What is the optimal lines of code per method? How long should you make a function?
For years I've lent on a rule of thumb, every method must be viewable on a single screen. I assume I read it somewhere and it seemed logical to me and I've done it ever since.
Recently though I thought I'd go find where I got this rule from, so I looked up my old copy of Code Complete. In chapter 5.5 How Long Can a Routine Be? it points out a few studies that suggest that my rule of thumb is wrong! Up to 200 lines of code was acceptable per routine. Something made me a little suspicious of this partly due to the fact they were using the word "routine" instead of "method". This leads me to think they were thinking in terms of C routines and also that some of the studies in the book may be out of date. Earlier on the book was even arguing for using routines, well duh!!! Which I find just amazing, still methods must have come from somewhere.
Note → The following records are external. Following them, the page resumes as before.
$ cat config.mk
export PLATFORM = sky130hd
export DESIGN_NAME = dcte_top
export DESIGN_NICKNAME = d
export VERILOG_FILES = /design/src/rtl/dcte_pkg.sv /design/src/rtl/dcte_top.sv
export SDC_FILE = /design/constraint.sdc
export NUM_CORES = 1
export LEC_CHECK = 0
export ABC_CLOCK_PERIOD_IN_PS = 6800
export BUFFER_PORTS_ARGS = -buffer_cell sky130_fd_sc_hd__buf_4
export CAP_MARGIN = 20
export CORE_UTILIZATION = 45
export DETAILED_ROUTE_END_ITERATION = 10
export HOLD_SLACK_MARGIN = 0.08
export PLACE_DENSITY = 0.72
export SLEW_MARGIN = 20
export SYNTH_ARGS = -nofsm -noshare
export SYNTH_HDL_FRONTEND = slang
export SYNTH_SLANG_ARGS = --single-unit
$ cat constraint.sdc
create_clock -name aclk -period 6.8 [get_ports aclk]
set_input_delay 0.34 -clock aclk [delete_from_list [all_inputs] [get_ports aclk]]
set_output_delay 0.34 -clock aclk [all_outputs]
set_load 0.02 [all_outputs]
$ cat src/rtl/dcte_pkg.sv
// package for the channel termination and error block
package dcte_pkg;
  // register byte addresses
  localparam logic [7:0] ADDR_STATUS = 8'h00;
  localparam logic [7:0] ADDR_ERROR = 8'h04;
  localparam logic [7:0] ADDR_CONTROL = 8'h08;
  localparam logic [7:0] ADDR_CONFIG = 8'h0C;
  localparam logic [7:0] ADDR_MEM_COUNT = 8'h10;
  localparam logic [7:0] ADDR_BASE_COUNT = 8'h14;
  localparam logic [7:0] ADDR_MEM_ADDR = 8'h18;
  localparam logic [7:0] ADDR_DEV_ADDR = 8'h1C;
  localparam logic [7:0] ADDR_BASE_ADDR = 8'h20;
  localparam logic [7:0] ADDR_CHANNEL_CFG = 8'h24;
  // status register bit positions
  localparam int ST_ACT = 0;
  localparam int ST_COC = 1;
  localparam int ST_BTC = 2;
  localparam int ST_NDT = 3;
  localparam int ST_ERR = 4;
  localparam int ST_PCT = 5;
  // control register bit positions
  localparam int CT_STR = 0;
  localparam int CT_CNT = 1;
  localparam int CT_SAB = 2;
  // error register: interrupt enable above the code field
  localparam int ER_IRQ_EN = 5;
  // config register fields
  localparam int CF_EXTREQ = 0;
  localparam int CF_DUAL = 1;
  localparam int CF_CHAIN_LO = 2;
  localparam int CF_PCL_ABORT = 4;
  localparam int CF_DEV8 = 5;
  localparam int CF_SIZE_LO = 6;
  localparam int CF_RSVD = 8;
  localparam logic [31:0] CONFIG_RESET = 32'h0000_0000;
  // chaining modes
  localparam logic [1:0] CHAIN_NONE = 2'h0;
  localparam logic [1:0] CHAIN_RSVD = 2'h1;
  localparam logic [1:0] CHAIN_SEQ = 2'h2;
  localparam logic [1:0] CHAIN_LINK = 2'h3;
  // operand sizes
  localparam logic [1:0] SIZE_BYTE = 2'h0;
  localparam logic [1:0] SIZE_WORD = 2'h1;
  localparam logic [1:0] SIZE_LONG = 2'h2;
  localparam logic [1:0] SIZE_RSVD = 2'h3;
  // error codes
  localparam logic [4:0] EC_NONE = 5'h00;
  localparam logic [4:0] EC_CONFIG = 5'h01;
  localparam logic [4:0] EC_TIMING = 5'h02;
  localparam logic [4:0] EC_ADDRESS = 5'h05;
  localparam logic [4:0] EC_BUS = 5'h09;
  localparam logic [4:0] EC_COUNT = 5'h0D;
  localparam logic [4:0] EC_EXT_ABORT = 5'h10;
  localparam logic [4:0] EC_SW_ABORT = 5'h11;
  localparam logic [1:0] RESP_OKAY = 2'h0;
  localparam logic [1:0] RESP_SLVERR = 2'h2;
  // bus exception code for bus error
  localparam logic [2:0] BEC_BUS_ERROR = 3'h2;
endpackage
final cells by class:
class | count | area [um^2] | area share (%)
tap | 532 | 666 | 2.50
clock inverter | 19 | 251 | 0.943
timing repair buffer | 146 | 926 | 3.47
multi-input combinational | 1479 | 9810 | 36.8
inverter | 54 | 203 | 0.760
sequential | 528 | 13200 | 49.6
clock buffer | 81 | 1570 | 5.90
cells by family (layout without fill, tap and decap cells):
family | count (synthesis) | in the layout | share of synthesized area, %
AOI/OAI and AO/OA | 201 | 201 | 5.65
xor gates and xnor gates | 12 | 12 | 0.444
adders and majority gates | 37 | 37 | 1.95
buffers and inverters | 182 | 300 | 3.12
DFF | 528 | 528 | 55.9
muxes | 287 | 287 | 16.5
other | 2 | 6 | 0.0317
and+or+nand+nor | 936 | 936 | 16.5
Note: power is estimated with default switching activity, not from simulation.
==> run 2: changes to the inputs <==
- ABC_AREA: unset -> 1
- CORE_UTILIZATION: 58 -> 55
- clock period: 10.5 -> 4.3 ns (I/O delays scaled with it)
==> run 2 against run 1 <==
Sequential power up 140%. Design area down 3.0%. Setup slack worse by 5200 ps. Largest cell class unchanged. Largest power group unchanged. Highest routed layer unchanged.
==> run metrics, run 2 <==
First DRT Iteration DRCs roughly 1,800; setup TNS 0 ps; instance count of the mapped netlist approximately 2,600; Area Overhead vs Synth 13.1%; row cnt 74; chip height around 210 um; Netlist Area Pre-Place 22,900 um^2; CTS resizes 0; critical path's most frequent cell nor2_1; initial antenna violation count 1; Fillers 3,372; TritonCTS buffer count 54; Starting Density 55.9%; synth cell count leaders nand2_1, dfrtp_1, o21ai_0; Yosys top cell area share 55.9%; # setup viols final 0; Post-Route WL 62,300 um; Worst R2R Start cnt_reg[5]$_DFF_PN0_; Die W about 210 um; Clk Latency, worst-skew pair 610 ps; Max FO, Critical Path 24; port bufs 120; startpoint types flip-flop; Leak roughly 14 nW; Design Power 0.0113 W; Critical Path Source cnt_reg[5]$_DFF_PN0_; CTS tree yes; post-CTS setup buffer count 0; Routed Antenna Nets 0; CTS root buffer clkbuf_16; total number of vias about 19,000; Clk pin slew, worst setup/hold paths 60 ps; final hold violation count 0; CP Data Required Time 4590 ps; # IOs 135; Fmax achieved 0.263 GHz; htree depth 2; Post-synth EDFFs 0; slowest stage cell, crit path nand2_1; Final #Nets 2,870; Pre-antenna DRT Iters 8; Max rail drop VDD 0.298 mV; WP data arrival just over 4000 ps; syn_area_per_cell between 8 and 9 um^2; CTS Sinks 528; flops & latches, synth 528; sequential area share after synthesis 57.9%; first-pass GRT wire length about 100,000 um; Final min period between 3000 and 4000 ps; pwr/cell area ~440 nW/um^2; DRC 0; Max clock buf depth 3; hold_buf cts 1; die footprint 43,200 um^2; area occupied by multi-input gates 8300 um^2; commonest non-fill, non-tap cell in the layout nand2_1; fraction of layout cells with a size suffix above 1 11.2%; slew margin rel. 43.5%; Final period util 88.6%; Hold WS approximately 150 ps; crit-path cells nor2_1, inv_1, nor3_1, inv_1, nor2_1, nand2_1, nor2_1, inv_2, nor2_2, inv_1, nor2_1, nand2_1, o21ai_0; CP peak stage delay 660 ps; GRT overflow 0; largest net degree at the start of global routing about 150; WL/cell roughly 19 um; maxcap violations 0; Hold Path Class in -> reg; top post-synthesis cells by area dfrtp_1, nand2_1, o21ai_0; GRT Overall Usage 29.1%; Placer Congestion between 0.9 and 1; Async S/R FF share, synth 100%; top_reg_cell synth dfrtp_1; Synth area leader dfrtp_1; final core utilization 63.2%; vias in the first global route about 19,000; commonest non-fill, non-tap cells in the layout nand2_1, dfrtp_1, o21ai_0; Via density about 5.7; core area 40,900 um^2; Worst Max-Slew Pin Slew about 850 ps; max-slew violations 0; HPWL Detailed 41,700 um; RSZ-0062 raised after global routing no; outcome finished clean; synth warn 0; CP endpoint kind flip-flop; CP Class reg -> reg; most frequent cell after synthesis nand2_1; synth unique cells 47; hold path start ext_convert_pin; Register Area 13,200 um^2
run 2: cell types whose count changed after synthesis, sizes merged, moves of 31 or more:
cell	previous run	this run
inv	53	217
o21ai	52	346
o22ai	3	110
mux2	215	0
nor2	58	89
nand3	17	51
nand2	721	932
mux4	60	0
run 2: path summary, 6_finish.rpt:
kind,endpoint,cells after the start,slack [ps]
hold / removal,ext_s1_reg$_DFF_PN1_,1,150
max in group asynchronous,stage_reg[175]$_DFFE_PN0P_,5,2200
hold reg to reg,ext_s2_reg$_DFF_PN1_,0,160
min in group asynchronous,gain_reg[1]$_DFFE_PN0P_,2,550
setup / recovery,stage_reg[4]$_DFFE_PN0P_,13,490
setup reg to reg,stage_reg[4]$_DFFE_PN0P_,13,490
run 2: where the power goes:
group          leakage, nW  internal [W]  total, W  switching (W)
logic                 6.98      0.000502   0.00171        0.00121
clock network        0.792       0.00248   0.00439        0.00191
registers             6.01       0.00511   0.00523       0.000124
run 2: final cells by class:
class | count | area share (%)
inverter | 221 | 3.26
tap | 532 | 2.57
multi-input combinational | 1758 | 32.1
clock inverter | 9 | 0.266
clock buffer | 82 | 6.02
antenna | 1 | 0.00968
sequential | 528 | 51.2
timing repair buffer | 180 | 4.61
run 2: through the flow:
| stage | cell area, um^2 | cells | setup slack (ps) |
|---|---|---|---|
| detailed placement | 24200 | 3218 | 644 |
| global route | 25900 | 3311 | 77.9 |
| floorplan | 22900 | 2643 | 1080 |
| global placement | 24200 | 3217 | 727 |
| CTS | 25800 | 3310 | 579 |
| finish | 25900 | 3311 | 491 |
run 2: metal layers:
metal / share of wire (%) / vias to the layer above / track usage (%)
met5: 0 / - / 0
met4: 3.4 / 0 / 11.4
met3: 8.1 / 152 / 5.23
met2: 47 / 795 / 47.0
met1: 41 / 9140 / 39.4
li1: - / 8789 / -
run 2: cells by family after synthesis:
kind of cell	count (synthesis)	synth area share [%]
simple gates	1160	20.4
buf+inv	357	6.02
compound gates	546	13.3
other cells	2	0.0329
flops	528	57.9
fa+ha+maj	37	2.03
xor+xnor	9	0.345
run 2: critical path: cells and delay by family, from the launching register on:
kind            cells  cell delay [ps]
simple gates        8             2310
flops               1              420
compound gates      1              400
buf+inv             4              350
$ cat config.mk
export PLATFORM = sky130hd
export DESIGN_NAME = psc_strap_config
export DESIGN_NICKNAME = d
export VERILOG_FILES = /design/src/psc_pkg.sv /design/src/psc_strap_config.sv
export SDC_FILE = /design/constraint.sdc
export NUM_CORES = 1
export LEC_CHECK = 0
export ABC_CLOCK_PERIOD_IN_PS = 2100
export BUFFER_PORTS_ARGS = -buffer_cell sky130_fd_sc_hd__buf_2
export CAP_MARGIN = 5
export CORE_MARGIN = 8
export CORE_UTILIZATION = 49
export CTS_CLUSTER_DIAMETER = 30
export DETAILED_ROUTE_END_ITERATION = 8
export PLACE_DENSITY = 0.77
export SLEW_MARGIN = 20
export SYNTH_ARGS = -nofsm -noshare
export SYNTH_HDL_FRONTEND = slang
export SYNTH_SLANG_ARGS = --single-unit
$ cat constraint.sdc
create_clock -name I_CLOCK -period 2.1 [get_ports I_CLOCK]
set_clock_uncertainty 0.05 [all_clocks]
set_input_delay 0.42 -clock I_CLOCK [delete_from_list [all_inputs] [get_ports I_CLOCK]]
set_output_delay 0.42 -clock I_CLOCK [all_outputs]
set_load 0.02 [all_outputs]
So I searched around the net and found an article on encapsulation and module size. It claims a module is most effective when between 200-400 functional Lines of Code. Which leads to 400-800 lines of code with comments white space etc. Which is more within my thinking.
Still this didn't solve my problem, where did I hear this rule? Well the answers is I can't find it. But I have a guess as to where it comes from. Earlier in Code Complete it mentions "Cohesion" breaking it up into 4 good types, Functional, Sequential, Communicational and Temporal.
- Functional cohesion is when a method performs only one operation e.g. sin, GetLocation, CalculateLoanPayment. I have always striven for this as it makes my code easier for me to understand.
- Sequential cohesion is when a group of things have to be done in order. I find this common enough but each step in the sequence I will break up into functionally cohesive method calls.
- Communicational cohesion is when the method operates on the same data but may do two things on it. I generally don't like methods like this.
- Temporal Cohesion is things that occur at the same time. ie OnLoad
I think that in my efforts to create functionally cohesive methods I have adopted a practice that the studies of the mid 80's did not support. To make a function cohesive I have to see it all at the same time and confirm it really only does one thing. Even now if i run into a big method i bust it down to understand it.
The later study I found, while not directly supporting small methods, pretty much makes it impossible to create long methods while having shortish classes. In the end you would have 2-6 methods per class, each ranging from 65 to 200 lines of code.
Code Complete hints that functional cohesion is the most important of the cohesions and it seems pretty obvious to me. One method to do one thing, how easy is that?
What this leads me to believe is that a new generation of developers have been trained in OO methods and think differently when coding. And that the studies done in the 80's are probably out of date in regards OO coding practices. For one thing there is no mention of Cyclomatic Complexity or Halstead Complexity measures.
I have a few Electrical Engineering friends who still seem to get taught to code in sequence, rather than in encapsulated object terms. Is this better or worse? I'm not sure. We know that sequential code can become spaghetti but this has as much to do with bad cohesion and coupling, rather than method length.
Is OO better, I suspect so in that it encourages encapsulation and functional cohesion. Note how i said encourages, because some coders just never grok these two terms. Which is probably bad, but maybe not if some of the old Code Complete studies still apply. I also like to create logically cohesive objects, which is what OO (Object Orientation) is all about. BigMother is not a good name for an object (or a database table, which I once ran into).
So in the end i think i chose my rule of thumb based on functional cohesion and cyclomatic complexity without having a study to base it on.